The above point I think must be made with certain force to render my position clear, not for its own sake but to approach a dilemma. Let me put the matter as follows. In both present and future trials concerning terrorism, evidence obtained by torture is and will be a matter for deliberation. The first proposition which constitutes one-half of the dilemma is uncomplicated: torture works. It can and does extract information either unobtainable by other means, or obtained only at extraordinary cost and by exceptional effort. Information obtained by torture may aid convictions of murderers, may assist in undermining terrorist organizations, and may save lives. It can be and has been a useful, effective tool.

There are inevitable problems with torture, which is the second proposition of the dilemma. There is a moral repulsiveness to it, the nature of which I will not labour. Of this, I shall say only that insofar as our means come to replicate those of the theocratic fascists, we surrender to rather than win at the battle. There is a practical matter too. The chief danger of using torture is that over time it undermines the very things it aids. Under torture, people do lie. They make deals, say what needs to be said. The character of information obtained is ever, to those who deliberate it, a matter of doubtfulness. The entire undertaking, first of justice, and then of the larger war itself, becomes a matter of coarse skepticism. Citizens either accept the arrangements uncritically, which is a bad enough thing itself, or they come to have scant confidence in their government, their institutions, and “their side”where the battle for their way of life is concerned. In either case there is a debasement of civil life, the prevention of which ought to be the whole point of prevailing in this “war on terror.”

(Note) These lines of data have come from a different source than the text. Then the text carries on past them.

## src/rtl/uart_tx_buffer_if.sv

```systemverilog
// uart_tx_buffer_if
//   Groups the byte-push strobe from the CPU side and the WE/DATA/READY
//   handshake towards the UART serializer.
//   Signals:
//     WR_EN    push strobe, one byte per cycle when high
//     WR_DATA  byte to push
//     TX_READY READY from the serializer (high = idle, can accept a byte)
//     TX_WE    single-cycle write strobe into the serializer
//     TX_DATA  byte presented to the serializer
//   Modports:
//     slave  - the buffer itself
//     master - whatever drives pushes and models/hosts the serializer
interface uart_tx_buffer_if;
    logic       WR_EN;
    logic [7:0] WR_DATA;
    logic       TX_READY;
    logic       TX_WE;
    logic [7:0] TX_DATA;

    modport slave (
        input  WR_EN,
        input  WR_DATA,
        input  TX_READY,
        output TX_WE,
        output TX_DATA
    );

    modport master (
        output WR_EN,
        output WR_DATA,
        output TX_READY,
        input  TX_WE,
        input  TX_DATA
    );
endinterface

```

## src/rtl/uart_tx_buffer.sv

```systemverilog
// uart_tx_buffer
//   Transmit byte FIFO in front of the UART serializer. Bytes pushed at core
//   speed are stored in a 2^DEPTH_LOG entry circular buffer and handed to the
//   serializer one at a time over WE/DATA/READY. Optionally expands LF into
//   CR LF, and flags dropped pushes with a sticky OVERRUN bit.
//   Ports:
//     CLK      core clock (same clock as the serializer)
//     RST_X    asynchronous active-low reset
//     CRLF_EN  when high, a popped 0x0A goes out as 0x0D then 0x0A
//     CLR_OVR  synchronous clear of OVERRUN (a simultaneous drop wins)
//     bus      push strobe/data and serializer handshake (slave side)
//     COUNT    number of stored bytes, 0..2^DEPTH_LOG (registered)
//     FULL     COUNT == 2^DEPTH_LOG (registered)
//     EMPTY    COUNT == 0 (registered)
//     OVERRUN  sticky, set when a push is dropped
module uart_tx_buffer #(
    parameter int DEPTH_LOG = 4
) (
    input  logic                 CLK,
    input  logic                 RST_X,
    input  logic                 CRLF_EN,
    input  logic                 CLR_OVR,
    uart_tx_buffer_if.slave      bus,
    output logic [DEPTH_LOG:0]   COUNT,
    output logic                 FULL,
    output logic                 EMPTY,
    output logic                 OVERRUN
);

    localparam int DEPTH = 1 << DEPTH_LOG;
    localparam logic [DEPTH_LOG:0] DEPTH_C = {1'b1, {DEPTH_LOG{1'b0}}};
    localparam logic [7:0] CHR_LF = 8'h0A;
    localparam logic [7:0] CHR_CR = 8'h0D;

    typedef enum logic [1:0] {
        S_IDLE  = 2'd0,
        S_PULSE = 2'd1,
        S_WAIT  = 2'd2
    } state_t;

    state_t               state, state_n;
    logic [7:0]           mem [DEPTH];
    logic [DEPTH_LOG-1:0] wr_ptr, rd_ptr;
    logic                 pend, pend_n;      // LF still owed after a CR
    logic                 tx_we_n;
    logic [7:0]           tx_data_n;
    logic                 pop;
    logic                 push_ok;
    logic                 drop;
    logic [DEPTH_LOG:0]   count_n;
    logic [7:0]           head;

    assign head = mem[rd_ptr];

    // The accept/drop decision uses the registered FULL flag, so a pop in
    // the same cycle never makes room for a push that arrives while full.
    assign push_ok = bus.WR_EN && !FULL;
    assign drop    = bus.WR_EN &&  FULL;

    // Sender FSM: next state, registered-output next values, pop strobe.
    always_comb begin
        state_n   = state;
        pend_n    = pend;
        tx_we_n   = 1'b0;
        tx_data_n = bus.TX_DATA;
        pop       = 1'b0;
        case (state)
            S_IDLE: begin
                if (bus.TX_READY) begin
                    if (pend) begin
                        // Owed LF has priority over the FIFO head.
                        tx_data_n = CHR_LF;
                        pend_n    = 1'b0;
                        tx_we_n   = 1'b1;
                        state_n   = S_PULSE;
                    end else if (!EMPTY) begin
                        pop     = 1'b1;
                        tx_we_n = 1'b1;
                        state_n = S_PULSE;
                        // CRLF_EN is only looked at here, at the pop.
                        if (CRLF_EN && head == CHR_LF) begin
                            tx_data_n = CHR_CR;
                            pend_n    = 1'b1;
                        end else begin
                            tx_data_n = head;
                        end
                    end
                end
            end
            // Serializer latches DATA on this edge and drops READY.
            S_PULSE: state_n = S_WAIT;
            S_WAIT: begin
                if (bus.TX_READY) state_n = S_IDLE;
            end
            default: state_n = S_IDLE;
        endcase
    end

    always_comb begin
        count_n = COUNT;
        case ({push_ok, pop})
            2'b10:   count_n = COUNT + 1'b1;
            2'b01:   count_n = COUNT - 1'b1;
            default: count_n = COUNT;
        endcase
    end

    // Storage array has no reset; stale contents are never read because
    // pops are gated by EMPTY.
    always_ff @(posedge CLK) begin
        if (push_ok) mem[wr_ptr] <= bus.WR_DATA;
    end

    always_ff @(posedge CLK or negedge RST_X) begin
        if (!RST_X) begin
            state       <= S_IDLE;
            pend        <= 1'b0;
            bus.TX_WE   <= 1'b0;
            bus.TX_DATA <= 8'h00;
            wr_ptr      <= '0;
            rd_ptr      <= '0;
            COUNT       <= '0;
            FULL        <= 1'b0;
            EMPTY       <= 1'b1;
            OVERRUN     <= 1'b0;
        end else begin
            state       <= state_n;
            pend        <= pend_n;
            bus.TX_WE   <= tx_we_n;
            bus.TX_DATA <= tx_data_n;
            if (push_ok) wr_ptr <= wr_ptr + 1'b1;
            if (pop)     rd_ptr <= rd_ptr + 1'b1;
            COUNT       <= count_n;
            FULL        <= (count_n == DEPTH_C);
            EMPTY       <= (count_n == '0);
            // Set beats clear when both happen in one cycle.
            if (drop)         OVERRUN <= 1'b1;
            else if (CLR_OVR) OVERRUN <= 1'b0;
        end
    end

endmodule

```

## src/flat_wrapper.sv

```systemverilog
// flat-port wrapper written by rule: the top's interface ports become plain ports
module uart_tx_buffer_flat 
#(
    parameter int DEPTH_LOG = 4
)
  (CLK, RST_X, CRLF_EN, CLR_OVR, COUNT, FULL, EMPTY, OVERRUN, bus_WR_EN, bus_WR_DATA, bus_TX_READY, bus_TX_WE, bus_TX_DATA);
  uart_tx_buffer_if bus_i ();
  input  logic CLK;
  input  logic RST_X;
  input  logic CRLF_EN;
  input  logic CLR_OVR;
  output logic [DEPTH_LOG:0] COUNT;
  output logic FULL;
  output logic EMPTY;
  output logic OVERRUN;
  input wire logic [$bits(bus_i.WR_EN)-1:0] bus_WR_EN;
  input wire logic [$bits(bus_i.WR_DATA)-1:0] bus_WR_DATA;
  input wire logic [$bits(bus_i.TX_READY)-1:0] bus_TX_READY;
  output wire logic [$bits(bus_i.TX_WE)-1:0] bus_TX_WE;
  output wire logic [$bits(bus_i.TX_DATA)-1:0] bus_TX_DATA;
  assign bus_i.WR_EN = bus_WR_EN;
  assign bus_i.WR_DATA = bus_WR_DATA;
  assign bus_i.TX_READY = bus_TX_READY;
  assign bus_TX_WE = bus_i.TX_WE;
  assign bus_TX_DATA = bus_i.TX_DATA;
  uart_tx_buffer #(.DEPTH_LOG(DEPTH_LOG)) u_core (.CLK(CLK), .RST_X(RST_X), .CRLF_EN(CRLF_EN), .CLR_OVR(CLR_OVR), .bus(bus_i), .COUNT(COUNT), .FULL(FULL), .EMPTY(EMPTY), .OVERRUN(OVERRUN));
endmodule
```
## config.mk

```make
export PLATFORM = sky130hd
export DESIGN_NAME = uart_word_bridge
export DESIGN_NICKNAME = d
export VERILOG_FILES = /design/src/rtl/uart_word_bridge.sv
export SDC_FILE = /design/constraint.sdc
export NUM_CORES = 1
export LEC_CHECK = 0
export ABC_CLOCK_PERIOD_IN_PS = 10300
export CAP_MARGIN = 25
export CORE_ASPECT_RATIO = 1.5
export CORE_MARGIN = 10
export CORE_UTILIZATION = 58
export DETAILED_ROUTE_END_ITERATION = 16
export GPL_TIMING_DRIVEN = 1
export PLACE_DENSITY_LB_ADDON = 0.1
export SLEW_MARGIN = 20
export SYNTH_ARGS = -nofsm -noshare
export SYNTH_HDL_FRONTEND = slang
export SYNTH_SLANG_ARGS = --single-unit
export TNS_END_PERCENT = 50
```

## constraint.sdc

```tcl
create_clock -name clk -period 10.3 [get_ports clk]
set_input_delay 2.06 -clock clk [delete_from_list [all_inputs] [get_ports clk]]
set_output_delay 2.06 -clock clk [all_outputs]
set_load 0.02 [all_outputs]
```

## src/rtl/uart_word_bridge.sv

```systemverilog
// Byte <-> word bridge between the UART rx/tx cores and the debug unit.
// RX packs little-endian bytes into words with an idle timeout; TX serializes words byte by byte.
module uart_word_bridge #(
    parameter int NBITS      = 32,
    parameter int BYTE_W     = 8,
    parameter int RX_TIMEOUT = 2**20
) (
    input  logic              clk,
    input  logic              rst,
    input  logic [BYTE_W-1:0] uart_rx_byte,
    input  logic              uart_rx_valid,
    output logic [BYTE_W-1:0] uart_tx_byte,
    output logic              uart_tx_start,
    input  logic              uart_tx_done,
    output logic [NBITS-1:0]  rx_Data,
    output logic              rx_done,
    output logic              rx_timeout,
    input  logic              tx_start,
    input  logic [NBITS-1:0]  tx_Data,
    output logic              tx_done,
    output logic              tx_busy
);

    localparam int NBYTES = NBITS / BYTE_W;
    localparam int IDX_W  = (NBYTES > 1) ? $clog2(NBYTES) : 1;
    localparam int TO_W   = (RX_TIMEOUT > 1) ? $clog2(RX_TIMEOUT) : 1;
    localparam logic [IDX_W-1:0] LAST_IDX = IDX_W'(NBYTES - 1);
    localparam logic [TO_W-1:0]  TO_LAST  = (RX_TIMEOUT > 0) ? TO_W'(RX_TIMEOUT - 1) : '0;
    localparam bit TIMEOUT_EN = (RX_TIMEOUT > 0);

    // Words are held as byte lanes so byte N is simply lane N (little-endian).
    typedef logic [NBYTES-1:0][BYTE_W-1:0] word_t;

    typedef enum logic [1:0] {
        TX_IDLE = 2'd0,
        TX_SEND = 2'd1,
        TX_WAIT = 2'd2
    } tx_state_t;

    // ------------------------------------------------------------------
    // RX path
    // ------------------------------------------------------------------
    logic [IDX_W-1:0] rx_idx_q, rx_idx_d;
    word_t            rx_asm_q, rx_asm_d;
    word_t            rx_data_q, rx_data_d;
    logic             rx_done_q, rx_done_d;
    logic             rx_timeout_q, rx_timeout_d;
    logic [TO_W-1:0]  to_cnt_q, to_cnt_d;
    logic             to_hit;

    assign to_hit = TIMEOUT_EN && (to_cnt_q == TO_LAST);

    always_comb begin
        rx_idx_d     = rx_idx_q;
        rx_asm_d     = rx_asm_q;
        rx_data_d    = rx_data_q;
        rx_done_d    = 1'b0;
        rx_timeout_d = 1'b0;
        to_cnt_d     = to_cnt_q;

        if (uart_rx_valid) begin
            // A byte in the expiry cycle takes priority over the timeout.
            rx_asm_d[rx_idx_q] = uart_rx_byte;
            to_cnt_d           = '0;
            if (rx_idx_q == LAST_IDX) begin
                rx_data_d = rx_asm_d;
                rx_done_d = 1'b1;
                rx_idx_d  = '0;
                rx_asm_d  = '0;
            end else begin
                rx_idx_d = rx_idx_q + IDX_W'(1);
            end
        end else if (rx_idx_q != '0) begin
            if (to_hit) begin
                rx_idx_d     = '0;
                rx_asm_d     = '0;
                to_cnt_d     = '0;
                rx_timeout_d = 1'b1;
            end else if (TIMEOUT_EN) begin
                to_cnt_d = to_cnt_q + TO_W'(1);
            end
        end
    end

    always_ff @(posedge clk or posedge rst) begin
        if (rst) begin
            rx_idx_q     <= '0;
            rx_asm_q     <= '0;
            rx_data_q    <= '0;
            rx_done_q    <= 1'b0;
            rx_timeout_q <= 1'b0;
            to_cnt_q     <= '0;
        end else begin
            rx_idx_q     <= rx_idx_d;
            rx_asm_q     <= rx_asm_d;
            rx_data_q    <= rx_data_d;
            rx_done_q    <= rx_done_d;
            rx_timeout_q <= rx_timeout_d;
            to_cnt_q     <= to_cnt_d;
        end
    end

    assign rx_Data    = rx_data_q;
    assign rx_done    = rx_done_q;
    assign rx_timeout = rx_timeout_q;

    // ------------------------------------------------------------------
    // TX path
    // ------------------------------------------------------------------
    tx_state_t         tx_state_q, tx_state_d;
    word_t             tx_buf_q, tx_buf_d;
    logic [IDX_W-1:0]  tx_idx_q, tx_idx_d;
    logic [BYTE_W-1:0] uart_byte_q, uart_byte_d;
    logic              uart_start_q, uart_start_d;
    logic              tx_done_q, tx_done_d;
    logic              tx_busy_q, tx_busy_d;
    logic [IDX_W-1:0]  tx_idx_inc;

    assign tx_idx_inc = tx_idx_q + IDX_W'(1);

    always_comb begin
        tx_state_d   = tx_state_q;
        tx_buf_d     = tx_buf_q;
        tx_idx_d     = tx_idx_q;
        uart_byte_d  = uart_byte_q;
        uart_start_d = 1'b0;
        tx_done_d    = 1'b0;
        tx_busy_d    = tx_busy_q;

        // The outgoing byte is registered on entry to TX_SEND so it is
        // valid with the start strobe and holds until the next byte.
        case (tx_state_q)
            TX_IDLE: begin
                if (tx_start) begin
                    tx_buf_d     = tx_Data;
                    tx_idx_d     = '0;
                    tx_busy_d    = 1'b1;
                    uart_byte_d  = tx_Data[BYTE_W-1:0];
                    uart_start_d = 1'b1;
                    tx_state_d   = TX_SEND;
                end
            end
            TX_SEND: begin
                tx_state_d = TX_WAIT;
            end
            TX_WAIT: begin
                if (uart_tx_done) begin
                    if (tx_idx_q == LAST_IDX) begin
                        tx_done_d  = 1'b1;
                        tx_busy_d  = 1'b0;
                        tx_state_d = TX_IDLE;
                    end else begin
                        tx_idx_d     = tx_idx_inc;
                        uart_byte_d  = tx_buf_q[tx_idx_inc];
                        uart_start_d = 1'b1;
                        tx_state_d   = TX_SEND;
                    end
                end
            end
            default: begin
                tx_state_d = TX_IDLE;
            end
        endcase
    end

    always_ff @(posedge clk or posedge rst) begin
        if (rst) begin
            tx_state_q   <= TX_IDLE;
            tx_buf_q     <= '0;
            tx_idx_q     <= '0;
            uart_byte_q  <= '0;
            uart_start_q <= 1'b0;
            tx_done_q    <= 1'b0;
            tx_busy_q    <= 1'b0;
        end else begin
            tx_state_q   <= tx_state_d;
            tx_buf_q     <= tx_buf_d;
            tx_idx_q     <= tx_idx_d;
            uart_byte_q  <= uart_byte_d;
            uart_start_q <= uart_start_d;
            tx_done_q    <= tx_done_d;
            tx_busy_q    <= tx_busy_d;
        end
    end

    assign uart_tx_byte  = uart_byte_q;
    assign uart_tx_start = uart_start_q;
    assign tx_done       = tx_done_q;
    assign tx_busy       = tx_busy_q;

endmodule

```

==> results of run 1 <==
-- flip-flops by register name, indices dropped and copies added (netlist names), 2 cells and up --
signal	count
rx_asm_q	24
tx_idx_q	2
to_cnt_q	20
rx_Data	32
tx_state_q	2
uart_tx_byte	8
rx_idx_q	2
tx_buf_q	32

I state this knowing well that in times of war barbarisms will necessarily issue from both sides of the battlefield. We ought not however to make of them a matter of policy. There is something to be said of the rule of universal law, specifically that it is the outcome of historical struggle against its oppositional representatives, as it indeed continues to be. It is one of the few things for which it is truly worth fighting.

This is why I oppose in general the use of military commissions, as well as the related use of torture. We are not well served by such means, and the ends will in the end ill-serve us also.